Fresno, CA Angela Van Beveren saw it in her daughter's eye when she was only a few weeks old -- a strange glow in her left eye.

"It just seemed like something was not right," Angela told Ivanhoe.

It was retinoblastoma, tumors inside her daughter Leah's eye. Within a year, doctors had to remove her eye to stop the cancer.

"At which point, I completely lost it, thinking of my little girl with no eye," Angela said.

Today, Leah is a happy six-year-old, with a prosthesis she calls her "hero eye."

Researchers are working on new treatments to kill the cancer before a child's eye has to be removed. The first -- suicide gene therapy. Doctors inject viral particles into the eye then follow it up with a powerful IV drug. The combination launches an all-out attack on tumor cells.

"The product is poisonous to the cell, and the cell eventually dies because of that," Murali Chintagumpala, M.D., a pediatric oncologist at the Retinoblastoma Center of Houston, told Ivanhoe.

The second new therapy -- proton beam radiation, a more precise treatment that targets only the tumor.

"We will be able to spare the normal tissues around the eye from the effects of radiation therapy, thereby reducing long-term side effects including future cancers," Dr. Chintagumpala said.

Leah's now celebrating five years cancer-free, a little girl who had to sacrifice a lot, but is now enjoying every moment of growing up.

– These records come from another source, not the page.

**config.mk**
```make
export PLATFORM = sky130hd
export DESIGN_NAME = ubaRegs
export DESIGN_NICKNAME = d
export VERILOG_FILES = /design/src/verilog/ks10Pkg.sv /design/src/verilog/ubaRegs.sv
export VERILOG_INCLUDE_DIRS = /design/src /design/src/verilog
export SDC_FILE = /design/constraint.sdc
export NUM_CORES = 1
export LEC_CHECK = 0
export ABC_AREA = 1
export BUFFER_PORTS_ARGS = -buffer_cell sky130_fd_sc_hd__buf_4
export CELL_PAD_IN_SITES_DETAIL_PLACEMENT = 0
export CELL_PAD_IN_SITES_GLOBAL_PLACEMENT = 2
export CORE_ASPECT_RATIO = 1.4
export CORE_MARGIN = 2
export CORE_UTILIZATION = 37
export CTS_CLUSTER_SIZE = 16
export DETAILED_ROUTE_END_ITERATION = 12
export GPL_ROUTABILITY_DRIVEN = 0
export PLACE_DENSITY = 0.77
export SLEW_MARGIN = 20
export SYNTH_ARGS = -nofsm -noshare
export SYNTH_HDL_FRONTEND = slang
export SYNTH_SLANG_ARGS = --single-unit
```
**constraint.sdc**
```tcl
create_clock -name clk -period 1.33 [get_ports clk]
set_clock_uncertainty 0.1 [all_clocks]
set_input_delay 0.133 -clock clk [delete_from_list [all_inputs] [get_ports clk]]
set_output_delay 0.133 -clock clk [all_outputs]
set_load 0.005 [all_outputs]
```
**src/verilog/ks10_settings.svh**
```systemverilog
/*
 * KS10 bus settings
 * memory size, I/O windows, responder latencies and bus timeout
 */
`ifndef KS10_SETTINGS_SVH
`define KS10_SETTINGS_SVH

////////////////////////////////////////
// main memory
////////////////////////////////////////

// words of main memory, answered when the I/O flag is low
`define KS10_MEM_WORDS 1024

////////////////////////////////////////
// I/O address windows
////////////////////////////////////////

// console mailbox words
`define KS10_CONS_BASE  18'o200000
`define KS10_CONS_WORDS 4

// adapter register file
`define KS10_UBA_BASE  18'o763000
`define KS10_UBA_WORDS 16

////////////////////////////////////////
// acknowledge latencies in cycles
////////////////////////////////////////

`define KS10_MEM_LAT  2
`define KS10_CONS_LAT 1
`define KS10_UBA_LAT  3

// cycles without acknowledge before nonexistent memory
`define KS10_NXM_TIMEOUT 8

`endif

```
**src/verilog/ks10Pkg.sv**
```systemverilog
/*
 * KS10 bus types
 * data word and physical address shared by the bus responders
 */
package ks10Pkg;

   ////////////////////////////////////////
   // data word
   ////////////////////////////////////////

   // one 36-bit word
   // bit 0 is the most significant bit, as on the KS10
   // bit 35 is the least significant bit
   typedef logic [0:35] ks10Word_t;

   ////////////////////////////////////////
   // address
   ////////////////////////////////////////

   // 18-bit physical or I/O address
   // same numbering as the data word
   // low order bits select a word inside a window
   typedef logic [0:17] ks10Addr_t;

   // memory space is selected with the I/O flag low
   // I/O space is selected with the I/O flag high
   // both spaces share this address type

endpackage

```
**src/verilog/ubaRegs.sv**
```systemverilog
/*
 * KS10 bus adapter registers
 * sixteen I/O registers behind a three-stage acknowledge delay
 */
`timescale 1ns/10ps
`include "ks10_settings.svh"

module ubaRegs (
   input  logic               clk,
   input  logic               rstN,
   input  logic               busREQ,
   input  logic               busIO,
   input  logic               busWRITE,
   input  ks10Pkg::ks10Addr_t busADDR,
   input  ks10Pkg::ks10Word_t busDATA,
   output logic               ubaACK,
   output ks10Pkg::ks10Word_t ubaDATA
);
   import ks10Pkg::*;

   localparam int unsigned addrW = $bits(ks10Addr_t);
   localparam int unsigned ubaAw = $clog2(`KS10_UBA_WORDS);

   ks10Word_t        ubaReg [`KS10_UBA_WORDS];
   logic [ubaAw-1:0] ubaIdx;
   logic             ubaHit;
   // stage 0 is loaded on the sampling edge
   logic [2:0]       ackPipe;
   ks10Word_t        rdPipe [3];

   ////////////////////////////////////////
   // window decode
   ////////////////////////////////////////

   assign ubaIdx = busADDR[addrW-ubaAw:addrW-1];

   // I/O space, inside the adapter window
   assign ubaHit = busREQ && busIO &&
                   (busADDR >= ks10Addr_t'(`KS10_UBA_BASE)) &&
                   (busADDR <  ks10Addr_t'(`KS10_UBA_BASE + `KS10_UBA_WORDS));

   ////////////////////////////////////////
   // register file
   ////////////////////////////////////////

   always_ff @(posedge clk or negedge rstN) begin
      if (!rstN) begin
         for (int i = 0; i < `KS10_UBA_WORDS; i++) begin
            ubaReg[i] <= '0;
         end
      end else if (ubaHit && busWRITE) begin
         ubaReg[ubaIdx] <= busDATA;
      end
   end

   ////////////////////////////////////////
   // slow adapter bus delay
   ////////////////////////////////////////

   // acknowledge shifts one stage per cycle
   always_ff @(posedge clk or negedge rstN) begin
      if (!rstN) begin
         ackPipe <= '0;
      end else begin
         ackPipe <= {ackPipe[1:0], ubaHit};
      end
   end

   // read word travels beside the acknowledge
   always_ff @(posedge clk) begin
      rdPipe[0] <= (ubaHit && !busWRITE) ? ubaReg[ubaIdx] : '0;
      rdPipe[1] <= rdPipe[0];
      rdPipe[2] <= rdPipe[1];
   end

   assign ubaACK  = ackPipe[2];
   // zero outside the acknowledge
   assign ubaDATA = ubaACK ? rdPipe[2] : '0;

endmodule

```
Word level (Yosys, flattened, before mapping)
Memories as Yosys holds them, arrays and structs flattened.
Cells that the tools add are included.
{"block": "totals", "ff_bits": 579, "ram_bits": 108, "inputBits": 59, "word_cells": 38, "memories": 1}
{"name": "rdPipe", "depth": 3, "word_bits": 36, "rd": 3, "rd_ports_with_merged_regs": 0, "write_ports": 3, "line_no": "ubaRegs.sv:29", "source": "ks10Word_t rdPipe [3];"}
{"block": "op_classes", "n_lt_le_gt_ge": 4, "n_mux": 8, "bitwise_logic": 1, "n_reduce_logical": 7}
{"operator": "576-bit bitwise mux", "count": 1}
{"operator": "36-bit two-way mux", "count": 5}
{"operator": "36-bit binary-select mux with 4-bit select", "count": 1}
{"operator": "36-bit demux with 4-bit select", "count": 1}
{"operator": "18-bit >= comparator, second input constant", "count": 1}
{"operator": "18-bit < comparator, second input constant", "count": 1}
{"operator": "1-bit logical AND", "count": 6}
{"operator": "5-bit >= comparator, second input constant", "count": 1}
{"operator": "5-bit by 1-bit < comparator with 1-bit output, second input constant", "count": 1}
{"operator": "4-bit NOT with 5-bit output", "count": 1}
{"operator": "1-bit logical NOT", "count": 1}

Longest topological paths before layout
Gate-level depths: netlist (run 1).
{"block": "logic_depth", "ltp_word": 6, "mapped_depth": 12, "mapped_depth_nobuf": 9}

Least setup slack after synthesis (run 1)
No wires, ideal clock.
{"block": "synth_path", "kind": "in2reg", "startpoint": "input port busADDR[11]", "endpoint": "register ubaReg[329] in the netlist's numbering", "setup_ps": 117, "arrival_time_ps": 1181, "t_required_ps": 1113, "setup_slack_ps": -68, "stages": 10, "cell_sequence": "inv_1 -> nand2_1 -> nor2_1 -> nand2_1 -> nor2_4 -> buf_8 -> nand3_4 -> buf_2 -> nand2_1 -> nand2_1"}
{"block": "synth_between", "elab_chain_len": 4}
{"element": "from (decl)", "line_no": "ubaRegs.sv:14", "source": "input ks10Pkg::ks10Addr_t busADDR,"}
{"element": "18-bit >= comparator", "line_no": "ubaRegs.sv:39", "source": "(busADDR >= ks10Addr_t'(`KS10_UBA_BASE)) &&"}
{"element": "1-bit logical AND", "line_no": "ubaRegs.sv:38", "source": "assign ubaHit = busREQ && busIO &&"}
{"element": "1-bit logical AND (*)", "line_no": "ubaRegs.sv:38"}
{"element": "1-bit logical AND (*)", "line_no": "ubaRegs.sv:51", "source": "end else if (ubaHit && busWRITE) begin"}
{"element": "to (signal, indexed assignment)", "line_no": "ubaRegs.sv:52", "source": "ubaReg[ubaIdx] <= busDATA;"}
{"element": "to (decl)", "line_no": "ubaRegs.sv:24", "source": "ks10Word_t ubaReg [`KS10_UBA_WORDS];"}
Every way passes the cells marked *; elsewhere a longest branch is shown, timed or not.
A chain may end at the register's enable or synchronous reset.

Worst setup path after layout (run 1)
{"block": "layout_path", "startpoint": "register ackPipe[2]", "endpoint": "output port ubaDATA[5]"}
{"block": "layout_between", "elab_chain_len": 1}
{"element": "from (decl)", "line_no": "ubaRegs.sv:28", "source": "logic [2:0] ackPipe;"}
{"element": "from (signal assigned)", "line_no": "ubaRegs.sv:65", "source": "ackPipe <= {ackPipe[1:0], ubaHit};"}
{"element": "36-bit two-way mux", "line_no": "ubaRegs.sv:78", "source": "assign ubaDATA = ubaACK ? rdPipe[2] : '0;"}
{"element": "to (decl)", "line_no": "ubaRegs.sv:17", "source": "output ks10Pkg::ks10Word_t ubaDATA"}
Every way passes these cells.

==> results.cfg, run 1 <==
[flow_run]
cap_violations = 0

[synthesis]
synth_top_area_share_pct = 43.4
yosys-top-cells-area = dfrtp_1 43%, nand2_1 30%, nand4_1 11%, dfxtp_1 6.5%, buf_2 2.9%
synth.distinct_cells = 21
synth_area_um2 = 33400
synth.net_count = 4611
syn_area_per_cell_um2 = 7.34
yosysTopAreaCell = dfrtp_1
synth_seq_cells = 687
seq_area_frac_synth_pct = 49.8
netlist_instances = 4552
yosysWarnings = 0

[timing]
maxSlewViolCount = 0
hold_viol_final = 0
min_period_ps = 1800
fmax_mhz = 555
totalNegativeSetupSlack_ps = -14800
rsz0062_at_grt = true
setup_slack_ps = -472
finalCritPeriodShare_pct = 135
setup_violations = 44
relSlewSlack_pct = 63.1
worst_pin_slew_ps = 552

[power]
seq_power_share_pct = 45.4
p_switching_w = 0.0114
power_frac_clock_pct = 47.1
p_total_w = 0.0459
leakagePower_nw = 22.7
power_frac_comb_pct = 7.5
netSwitchingFraction_pct = 24.9
intPower_w = 0.0345
p_per_area_nw_per_um2 = 1110
peakVddDrop_uv = 766

[clock_tree]
cts.sinks = 687
cts-htree-levels = 3
cts_tree = done
clock_path_buffers = 3
insertion_delay_ps = 640
numCtsBuffers = 73
clk_pin_slew_ps = 60
cts_root_buffer = clkbuf_16

[finish]
drive_gt1_share_pct = 13.1
area_growth_syn_to_layout_pct = 23.4
fin_cells = 5939
fillers = 9131
nets = 4747

[floorplanning]
rows = 130
start_util_pct = 37.3
die_y_um = 360
die_x_um = 258
fp.coreArea_um2 = 89600
io_pins = 96
die_area_um2 = 92700

[critical_path]
crit_slowest_cell = dfrtp_2
rr_worst_depth = 9
critPathLaunchType = register
crit_family = buffers and inverters
cp-end-kind = primary output
critical_path_required_ps = 1100
crit_fanout = 37
crit_type = reg2out
critPathArrivalTime_ps = 1570
crit_buf_inv = 3
cp_cell_sequence = buf_12 > nand2_1 > inv_1 > buf_4
cp.depth = 4
cpPeakStageDelay_ps = 370

[grt]
grt_util_all_layers_pct = 28.6
grt_pass1_vias = 31109
grt_pass1_wl_um = 201000
gr-total-overflow = 0
grt_max_degree = 71
antenna_found_initial = 3

[placement]
dpl.hpwl_um = 81900
port-buffer-count = 95
placed_cells = 5761

[detailed_routing]
via_per_inst = 5.25
wl_um = 133000
drtIter0Drc = 2778
wire_per_inst_um = 22.4
num_vias = 31177
first_pass_iters = 6
ant_nets = 0
drcViolationCount = 0

[min_path]
min_path_type = in2reg
whs_path_depth = 7

[outcome]
status = complete, but fails checks
violations = setup timing
==> cells in the final DEF (no fill, tap or decap), types with 11 or more instances in the layout <==
cell type	Yosys	routed
nand2_1	2709	2706
dfrtp_1	579	578
nand4_1	576	576
buf_4	4	269
buf_12	0	162
dfxtp_1	108	108
clkbuf_16	0	81
nor2_1	77	67
inv_1	40	39
dlygate4sd3_1	0	39
clkbuf_8	0	20
nor2_4	9	18
clkinv_2	0	17
nand3_4	15	15
clkbuf_1	168	11
==> synth_stat cells, drive strengths merged <==
| master | count |
|---|---|
| nand2 | 2716 |
| dfrtp | 579 |
| nand4 | 576 |
| buf | 246 |
| clkbuf | 168 |
| dfxtp | 108 |
| nor2 | 94 |
| inv | 44 |
| nand3 | 17 |
| clkinv | 4 |
==> path summary, 6_finish.rpt <==
| path | slack [ps] | from | end |
|---|---|---|---|
| setup reg to reg | 40 | ubaReg[111]$_DFFE_PN0P_ | rdPipe[0][3]$_SDFF_PN0_ |
| setup / recovery | -470 | ackPipe[2]$_DFF_PN0_ | ubaDATA[5] |
| max in group asynchronous | -20 | rstN | ubaReg[336]$_DFFE_PN0P_ |
| hold reg to reg | 220 | rdPipe[0][41]$_DFF_P_ | rdPipe[0][77]$_DFF_P_ |
| min in group asynchronous | 150 | rstN | ubaReg[410]$_DFFE_PN0P_ |
| hold / removal | 30 | busADDR[6] | ubaReg[290]$_DFFE_PN0P_ |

For kids whose cancer is stopped in the eye, the cure rate is 95 percent. It's unclear exactly what causes retinoblastoma, though 30 to 40 percent of cases are hereditary. In kids with retinoblastoma, it's common for a camera flash to produce the appearance of a white pupil in photos. The American Academy of Ophthalmology says if this is the case, take your child to an eye doctor immediately.